EXERCISE REQUIREMENTS: Where the word "parameter" appears in a line below, copy the whole line.

WORKING DATA:
## src/rtl/lfu_ct_pkg.sv

```systemverilog
// shared types and constants of the lfu cache table
package lfu_ct_pkg;

    localparam int CAP_DEFAULT        = 16;
    localparam int COUNT_BITS_DEFAULT = 16;
    localparam int CAPACITY_W         = 5;
    localparam logic [CAPACITY_W-1:0] CAPACITY_RESET = 5'd16;
    localparam int KEY_W = 32;
    localparam int VAL_W = 32;

    localparam logic OP_GET = 1'b0;
    localparam logic OP_PUT = 1'b1;

    typedef struct packed {
        logic             hit;
        logic [VAL_W-1:0] read_value;
        logic             evicted;
        logic [KEY_W-1:0] evicted_key;
    } res_t;

endpackage

```

## src/rtl/lfu_ct_store.sv

```systemverilog
// entry memory with one write port and a registered read port
module lfu_ct_store #(
    parameter int DEPTH  = lfu_ct_pkg::CAP_DEFAULT,
    parameter int DATA_W = 64,
    parameter int ADDR_W = 4
) (
    input  logic              aclk,
    input  logic              rd_en,
    input  logic [ADDR_W-1:0] rd_addr,
    output logic [DATA_W-1:0] rd_data,
    input  logic              wr_en,
    input  logic [ADDR_W-1:0] wr_addr,
    input  logic [DATA_W-1:0] wr_data
);

    logic [DATA_W-1:0] mem [DEPTH];
    logic [DATA_W-1:0] rd_data_reg;

    always_ff @(posedge aclk) begin
        if (wr_en) begin
            mem[wr_addr] <= wr_data;
        end
        if (rd_en) begin
            rd_data_reg <= mem[rd_addr];
        end
    end

    assign rd_data = rd_data_reg;

endmodule

```

## src/rtl/lfu_ct_ctrl.sv

```systemverilog
// sequencer: match/victim scan and count/rank update pass over the entry memory
module lfu_ct_ctrl #(
    parameter int CAP        = lfu_ct_pkg::CAP_DEFAULT,
    parameter int COUNT_BITS = lfu_ct_pkg::COUNT_BITS_DEFAULT
) (
    input  logic                                aclk,
    input  logic                                aresetn,
    input  logic [lfu_ct_pkg::CAPACITY_W-1:0]   capacity,
    input  logic                                in_valid,
    output logic                                in_ready,
    input  logic                                in_op,
    input  logic [lfu_ct_pkg::KEY_W-1:0]        in_key,
    input  logic [lfu_ct_pkg::VAL_W-1:0]        in_value,
    output logic                                res_valid,
    input  logic                                res_ready,
    output lfu_ct_pkg::res_t                    res
);

    localparam int IDX_W  = (CAP > 1) ? $clog2(CAP) : 1;
    localparam int CNT_W  = $clog2(CAP + 1);
    localparam int RANK_W = IDX_W;
    localparam int CMP_W  = (CNT_W > lfu_ct_pkg::CAPACITY_W) ? CNT_W : lfu_ct_pkg::CAPACITY_W;
    localparam int KW     = lfu_ct_pkg::KEY_W;
    localparam int VW     = lfu_ct_pkg::VAL_W;
    localparam int ENT_W  = KW + VW + COUNT_BITS + RANK_W;

    typedef struct packed {
        logic [KW-1:0]         key;
        logic [VW-1:0]         value;
        logic [COUNT_BITS-1:0] count;
        logic [RANK_W-1:0]     rank;
    } entry_t;

    typedef enum logic [4:0] {
        S_IDLE   = 5'b00001,
        S_SCAN   = 5'b00010,
        S_DECIDE = 5'b00100,
        S_UPD    = 5'b01000,
        S_DONE   = 5'b10000
    } state_t;

    state_t state_reg, state_next;
    logic            op_reg, op_next;
    logic [KW-1:0]   key_reg, key_next;
    logic [VW-1:0]   val_reg, val_next;
    logic [CNT_W-1:0] idx_reg, idx_next;
    logic            pend_reg, pend_next;
    logic [IDX_W-1:0] pidx_reg, pidx_next;
    logic            found_reg, found_next;
    logic [IDX_W-1:0] slot_reg, slot_next;
    logic [RANK_W-1:0] mrank_reg, mrank_next;
    logic [VW-1:0]   mval_reg, mval_next;
    logic            have_reg, have_next;
    logic [IDX_W-1:0] vic_reg, vic_next;
    logic [COUNT_BITS-1:0] vcnt_reg, vcnt_next;
    logic [RANK_W-1:0] vrank_reg, vrank_next;
    logic [KW-1:0]   vkey_reg, vkey_next;
    logic            ffound_reg, ffound_next;
    logic [IDX_W-1:0] free_reg, free_next;
    logic            ins_reg, ins_next;
    logic            evict_reg, evict_next;
    logic [IDX_W-1:0] tslot_reg, tslot_next;
    logic [CAP-1:0]  valid_reg, valid_next;
    logic [CNT_W-1:0] occ_reg, occ_next;
    lfu_ct_pkg::res_t res_reg, res_next;

    logic              rd_en;
    logic [IDX_W-1:0]  rd_addr;
    logic [ENT_W-1:0]  rd_data;
    logic              wr_en;
    logic [IDX_W-1:0]  wr_addr;
    entry_t            wr_ent;
    entry_t            rd_ent;
    logic [CMP_W-1:0]  cap_ext, cap_lim, cap_eff, occ_ext;
    logic              ev;
    logic [IDX_W-1:0]  ins_slot;
    logic              ins;

    lfu_ct_store #(
        .DEPTH  (CAP),
        .DATA_W (ENT_W),
        .ADDR_W (IDX_W)
    ) u_store (
        .aclk    (aclk),
        .rd_en   (rd_en),
        .rd_addr (rd_addr),
        .rd_data (rd_data),
        .wr_en   (wr_en),
        .wr_addr (wr_addr),
        .wr_data (wr_ent)
    );

    assign rd_ent  = entry_t'(rd_data);
    assign cap_ext = CMP_W'(capacity);
    assign cap_lim = CMP_W'(CAP);
    assign cap_eff = (cap_ext > cap_lim) ? cap_lim : cap_ext;
    assign occ_ext = CMP_W'(occ_reg);
    assign ev       = (occ_ext >= cap_eff) && (occ_reg != '0) && have_reg;
    assign ins_slot = ev ? ((ffound_reg && (free_reg < vic_reg)) ? free_reg : vic_reg)
                         : free_reg;
    assign ins      = ev || ffound_reg;

    assign in_ready  = (state_reg == S_IDLE);
    assign res_valid = (state_reg == S_DONE);
    assign res       = res_reg;
    assign rd_addr   = idx_reg[IDX_W-1:0];

    always_comb begin
        state_next  = state_reg;
        op_next     = op_reg;
        key_next    = key_reg;
        val_next    = val_reg;
        idx_next    = idx_reg;
        pend_next   = 1'b0;
        pidx_next   = pidx_reg;
        found_next  = found_reg;
        slot_next   = slot_reg;
        mrank_next  = mrank_reg;
        mval_next   = mval_reg;
        have_next   = have_reg;
        vic_next    = vic_reg;
        vcnt_next   = vcnt_reg;
        vrank_next  = vrank_reg;
        vkey_next   = vkey_reg;
        ffound_next = ffound_reg;
        free_next   = free_reg;
        ins_next    = ins_reg;
        evict_next  = evict_reg;
        tslot_next  = tslot_reg;
        valid_next  = valid_reg;
        occ_next    = occ_reg;
        res_next    = res_reg;
        rd_en       = 1'b0;
        wr_en       = 1'b0;
        wr_addr     = pidx_reg;
        wr_ent      = rd_ent;

        unique case (state_reg)
            S_IDLE: begin
                if (in_valid) begin
                    op_next     = in_op;
                    key_next    = in_key;
                    val_next    = in_value;
                    idx_next    = '0;
                    found_next  = 1'b0;
                    have_next   = 1'b0;
                    ffound_next = 1'b0;
                    state_next  = S_SCAN;
                end
            end
            S_SCAN: begin
                if (idx_reg != CNT_W'(CAP)) begin
                    rd_en     = 1'b1;
                    pend_next = 1'b1;
                    pidx_next = idx_reg[IDX_W-1:0];
                    idx_next  = idx_reg + 1'b1;
                end else if (!pend_reg) begin
                    state_next = S_DECIDE;
                end
                if (pend_reg) begin
                    if (valid_reg[pidx_reg] && (rd_ent.key == key_reg) && !found_reg) begin
                        found_next = 1'b1;
                        slot_next  = pidx_reg;
                        mrank_next = rd_ent.rank;
                        mval_next  = rd_ent.value;
                    end
                    if (!valid_reg[pidx_reg] && !ffound_reg) begin
                        ffound_next = 1'b1;
                        free_next   = pidx_reg;
                    end
                    if (valid_reg[pidx_reg] && (!have_reg || (rd_ent.count < vcnt_reg) ||
                        ((rd_ent.count == vcnt_reg) && (rd_ent.rank > vrank_reg)))) begin
                        have_next  = 1'b1;
                        vic_next   = pidx_reg;
                        vcnt_next  = rd_ent.count;
                        vrank_next = rd_ent.rank;
                        vkey_next  = rd_ent.key;
                    end
                end
            end
            S_DECIDE: begin
                res_next   = '{hit: 1'b0, read_value: '1, evicted: 1'b0, evicted_key: '0};
                idx_next   = '0;
                ins_next   = 1'b0;
                evict_next = 1'b0;
                tslot_next = slot_reg;
                state_next = S_DONE;
                if (op_reg == lfu_ct_pkg::OP_GET) begin
                    if (found_reg) begin
                        res_next.hit        = 1'b1;
                        res_next.read_value = mval_reg;
                        state_next          = S_UPD;
                    end
                end else if (cap_eff != '0) begin
                    if (found_reg) begin
                        res_next.hit = 1'b1;
                        state_next   = S_UPD;
                    end else begin
                        evict_next = ev;
                        ins_next   = 1'b1;
                        tslot_next = ins_slot;
                        if (ev) begin
                            res_next.evicted     = 1'b1;
                            res_next.evicted_key = vkey_reg;
                            valid_next[vic_reg]  = 1'b0;
                        end
                        if (ins) begin
                            valid_next[ins_slot] = 1'b1;
                            state_next           = S_UPD;
                        end
                        if (ev && !ins) begin
                            occ_next = occ_reg - 1'b1;
                        end else if (!ev && ins) begin
                            occ_next = occ_reg + 1'b1;
                        end
                    end
                end
            end
            S_UPD: begin
                if (idx_reg != CNT_W'(CAP)) begin
                    rd_en     = 1'b1;
                    pend_next = 1'b1;
                    pidx_next = idx_reg[IDX_W-1:0];
                    idx_next  = idx_reg + 1'b1;
                end else if (!pend_reg) begin
                    state_next = S_DONE;
                end
                if (pend_reg) begin
                    if (pidx_reg == tslot_reg) begin
                        wr_en       = 1'b1;
                        wr_ent.rank = '0;
                        if (ins_reg) begin
                            wr_ent.key   = key_reg;
                            wr_ent.value = val_reg;
                            wr_ent.count = COUNT_BITS'(1);
                        end else begin
                            if (op_reg == lfu_ct_pkg::OP_PUT) begin
                                wr_ent.value = val_reg;
                            end
                            if (rd_ent.count != '1) begin
                                wr_ent.count = rd_ent.count + 1'b1;
                            end
                        end
                    end else if (valid_reg[pidx_reg]) begin
                        wr_en = 1'b1;
                        if (ins_reg) begin
                            if (!(evict_reg && (rd_ent.rank > vrank_reg))) begin
                                wr_ent.rank = rd_ent.rank + 1'b1;
                            end
                        end else if (rd_ent.rank < mrank_reg) begin
                            wr_ent.rank = rd_ent.rank + 1'b1;
                        end
                    end
                end
            end
            S_DONE: begin
                if (res_ready) begin
                    state_next = S_IDLE;
                end
            end
            default: begin
                state_next = S_IDLE;
            end
        endcase
    end

    always_ff @(posedge aclk) begin
        if (!aresetn) begin
            state_reg <= S_IDLE;
            pend_reg  <= 1'b0;
            valid_reg <= '0;
            occ_reg   <= '0;
        end else begin
            state_reg <= state_next;
            pend_reg  <= pend_next;
            valid_reg <= valid_next;
            occ_reg   <= occ_next;
        end
    end

    always_ff @(posedge aclk) begin
        op_reg     <= op_next;
        key_reg    <= key_next;
        val_reg    <= val_next;
        idx_reg    <= idx_next;
        pidx_reg   <= pidx_next;
        found_reg  <= found_next;
        slot_reg   <= slot_next;
        mrank_reg  <= mrank_next;
        mval_reg   <= mval_next;
        have_reg   <= have_next;
        vic_reg    <= vic_next;
        vcnt_reg   <= vcnt_next;
        vrank_reg  <= vrank_next;
        vkey_reg   <= vkey_next;
        ffound_reg <= ffound_next;
        free_reg   <= free_next;
        ins_reg    <= ins_next;
        evict_reg  <= evict_next;
        tslot_reg  <= tslot_next;
        res_reg    <= res_next;
    end

endmodule

```

## src/rtl/lfu_cache_table.sv

```systemverilog
// lfu cache table top level: capacity register, sequencer and output register
//
// Fully associative key/value store with least-frequently-used replacement,
// ties broken toward the least recently used entry.
// Input stream: s_tuser carries the operation (0 get, 1 put), s_tdata the key
// and value. Result stream: m_tuser carries hit and evicted, m_tdata the read
// value (-1 on a miss or a put) and the evicted key (0 when nothing left).
// The capacity register is written through cfg_valid/cfg_ready/cfg_data; the
// user must write it only while the block is idle, which the block does not
// enforce, and writes are always taken. Each transaction scans all CAP entries
// through the registered memory port, decides, then rewrites use counts and
// recency ranks in a second pass over all entries. s_tready returns in the same
// cycle that the result reaches m_tvalid, so a new item is taken only once the
// previous result has moved to the output register. A get miss or an ignored
// put skips the second pass.
// A stalled receiver holds the next result in the sequencer and keeps s_tready
// low until the output register frees up.
// Reset clears all entries and sets capacity to 16; no clearing pass is needed.
module lfu_cache_table #(
    parameter int CAP        = lfu_ct_pkg::CAP_DEFAULT,
    parameter int COUNT_BITS = lfu_ct_pkg::COUNT_BITS_DEFAULT
) (
    input  logic        aclk,
    input  logic        aresetn,
    input  logic        cfg_valid,
    output logic        cfg_ready,
    input  logic [4:0]  cfg_data,    // capacity
    input  logic        s_tvalid,
    output logic        s_tready,
    input  logic [63:0] s_tdata,     // key [31:0], value [63:32]
    input  logic [0:0]  s_tuser,     // operation
    output logic        m_tvalid,
    input  logic        m_tready,
    output logic [63:0] m_tdata,     // read_value [31:0], evicted_key [63:32]
    output logic [1:0]  m_tuser      // hit [0], evicted [1]
);

    logic [lfu_ct_pkg::CAPACITY_W-1:0] capacity_reg;
    logic                              m_tvalid_reg;
    lfu_ct_pkg::res_t                  out_reg;
    lfu_ct_pkg::res_t                  res;
    logic                              res_valid;
    logic                              res_ready;

    assign cfg_ready = 1'b1;
    assign res_ready = !m_tvalid_reg || m_tready;

    always_ff @(posedge aclk) begin
        if (!aresetn) begin
            capacity_reg <= lfu_ct_pkg::CAPACITY_RESET;
            m_tvalid_reg <= 1'b0;
        end else begin
            if (cfg_valid) begin
                capacity_reg <= cfg_data;
            end
            if (res_ready) begin
                m_tvalid_reg <= res_valid;
            end
        end
    end

    always_ff @(posedge aclk) begin
        if (res_ready && res_valid) begin
            out_reg <= res;
        end
    end

    lfu_ct_ctrl #(
        .CAP        (CAP),
        .COUNT_BITS (COUNT_BITS)
    ) u_ctrl (
        .aclk      (aclk),
        .aresetn   (aresetn),
        .capacity  (capacity_reg),
        .in_valid  (s_tvalid),
        .in_ready  (s_tready),
        .in_op     (s_tuser[0]),
        .in_key    (s_tdata[31:0]),
        .in_value  (s_tdata[63:32]),
        .res_valid (res_valid),
        .res_ready (res_ready),
        .res       (res)
    );

    assign m_tvalid = m_tvalid_reg;
    assign m_tdata  = {out_reg.evicted_key, out_reg.read_value};
    assign m_tuser  = {out_reg.evicted, out_reg.hit};

endmodule

```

WRITTEN ANSWER:
    parameter int DEPTH  = lfu_ct_pkg::CAP_DEFAULT,
    parameter int DATA_W = 64,
    parameter int ADDR_W = 4
    parameter int CAP        = lfu_ct_pkg::CAP_DEFAULT,
    parameter int COUNT_BITS = lfu_ct_pkg::COUNT_BITS_DEFAULT
    parameter int CAP        = lfu_ct_pkg::CAP_DEFAULT,
    parameter int COUNT_BITS = lfu_ct_pkg::COUNT_BITS_DEFAULT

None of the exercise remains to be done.